On 9 March 2026, a fire alarm went off 20 minutes before it was supposed to end, meaning that This Morning went on early at 9:40am.

==Studio==
===2014–2018===
Good Morning Britain was broadcast from Studio 5 at The London Studios, the same studio where GMTV was broadcast from during its seventeen-year run. In February 2017, it was announced that The London Studios, where Good Morning Britain is broadcast, would be closed for some years beginning in 2018, as ITV decided to demolish the building and have it rebuilt. It was also announced that ITV's daytime shows, including Good Morning Britain, Lorraine, This Morning and Loose Women, would be moving to studio space at BBC Studioworks' Television Centre, previously used by the BBC before moving in March 2013. The last programme from The London Studios was broadcast on 13 April 2018.

===2018–2025===
ITV's daytime shows moved to Television Centre on 16 April 2018, with Good Morning Britain using Studio TC3. This 6390 sqft studio is split in two, with half of it being used for Good Morning Britain and half for This Morning. They share the same cameras and gallery. In October 2018, it was announced that ITV would not be returning to the South Bank.

===2026–present===
From 5 January 2026, Good Morning Britain would be produced by ITN, under the ITV News banner. It comes as part of the renewed agreement with ITN to produce national, international, London and digital news for ITV for the next five years. It also sees ITV conduct a wider review of its daytime scheduling and production to find cost savings and efficiencies. The programme would be broadcast from Studio 1 at ITN's Central London headquarters on Gray's Inn Road, shared with the ITV News bulletins and ITV News London. The programme would also be extended to run from 6:00 am to 10:00 am daily for 22 weeks of the year, and 6:00 am to 9:30 am for 30 weeks of the year, continuing to be available on ITVX after broadcast.

==GMB Today==
GMB Today was a temporary replacement for Lorraine while it was on summer break. Broadcast 21 August to 1 September 2017.

GMB Today
| Date | Presenter |
| 21 August 2017 | Jeremy Kyle Kate Garraway |
22 August 2017
23 August 2017
| 24 August 2017 | Richard Madeley Kate Garraway |
| 25 August 2017 | Richard Madeley Charlotte Hawkins |
| 28 August 2017 | Richard Madeley Ranvir Singh |
29 August 2017
| 30 August 2017 | Richard Madeley Ranvir Singh Charlotte Hawkins |
| 31 August 2017 | Eamonn Holmes Ranvir Singh |
1 September 2017

==Reception==
Good Morning Britain competes with BBC Breakfast, Sky News Breakfast and GB News Breakfast in the early morning TV timeslot.

===Accolades===
Good Morning Britain was nominated for three TRIC Awards in 2015. Susanna Reid was awarded Newscaster of the Year.

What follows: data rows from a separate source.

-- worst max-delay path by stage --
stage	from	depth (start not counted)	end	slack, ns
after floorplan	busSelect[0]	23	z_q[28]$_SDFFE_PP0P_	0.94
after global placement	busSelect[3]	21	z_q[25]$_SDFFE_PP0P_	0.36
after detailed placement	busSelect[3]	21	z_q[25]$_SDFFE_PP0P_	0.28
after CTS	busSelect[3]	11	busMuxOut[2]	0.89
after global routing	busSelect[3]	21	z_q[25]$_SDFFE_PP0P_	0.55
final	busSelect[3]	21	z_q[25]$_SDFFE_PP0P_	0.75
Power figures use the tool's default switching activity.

"Newscast Studio" named the programme's set as Best International Set of the Year 2015.

Good Morning Britain was nominated in the 2016 TV Choice Awards for the Best Daytime TV Programme but failed to win.

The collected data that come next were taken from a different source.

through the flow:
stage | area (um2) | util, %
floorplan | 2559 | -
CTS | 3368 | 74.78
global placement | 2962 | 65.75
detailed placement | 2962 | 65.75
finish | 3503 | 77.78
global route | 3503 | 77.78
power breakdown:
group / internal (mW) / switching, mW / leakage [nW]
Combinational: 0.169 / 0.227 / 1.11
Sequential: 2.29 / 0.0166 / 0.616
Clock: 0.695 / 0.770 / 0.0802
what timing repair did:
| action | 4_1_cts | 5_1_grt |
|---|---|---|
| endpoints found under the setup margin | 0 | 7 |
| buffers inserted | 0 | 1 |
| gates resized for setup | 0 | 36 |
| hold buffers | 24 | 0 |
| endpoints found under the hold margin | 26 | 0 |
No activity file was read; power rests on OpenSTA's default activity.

Good Morning Britain jointly won the PinkNews Broadcaster of the Year Award with Victoria Derbyshire in 2016.

The programme was nominated for a National Television Award in 2018, but failed to make the shortlist. It did, however, make the shortlist in 2019, 2020 and 2021.

Presenters Piers Morgan and Ben Shephard were both nominated for the Best Presenter award at the 2019, 2020 and 2021 National Television Awards; however, both failed to make the shortlist in 2019 & 2020, but six months after leaving the show, Morgan was shortlisted for the award, but lost to Ant & Dec.

In 2019, they received two BAFTA TV nominations for Best News Coverage for their knife crime interview and Thomas Markle exclusive interview, but failed to win.

On 18 June 2019, the programme won The Golden Nymph for Best Live Breaking News at the 59th Monte-Carlo Television Festival.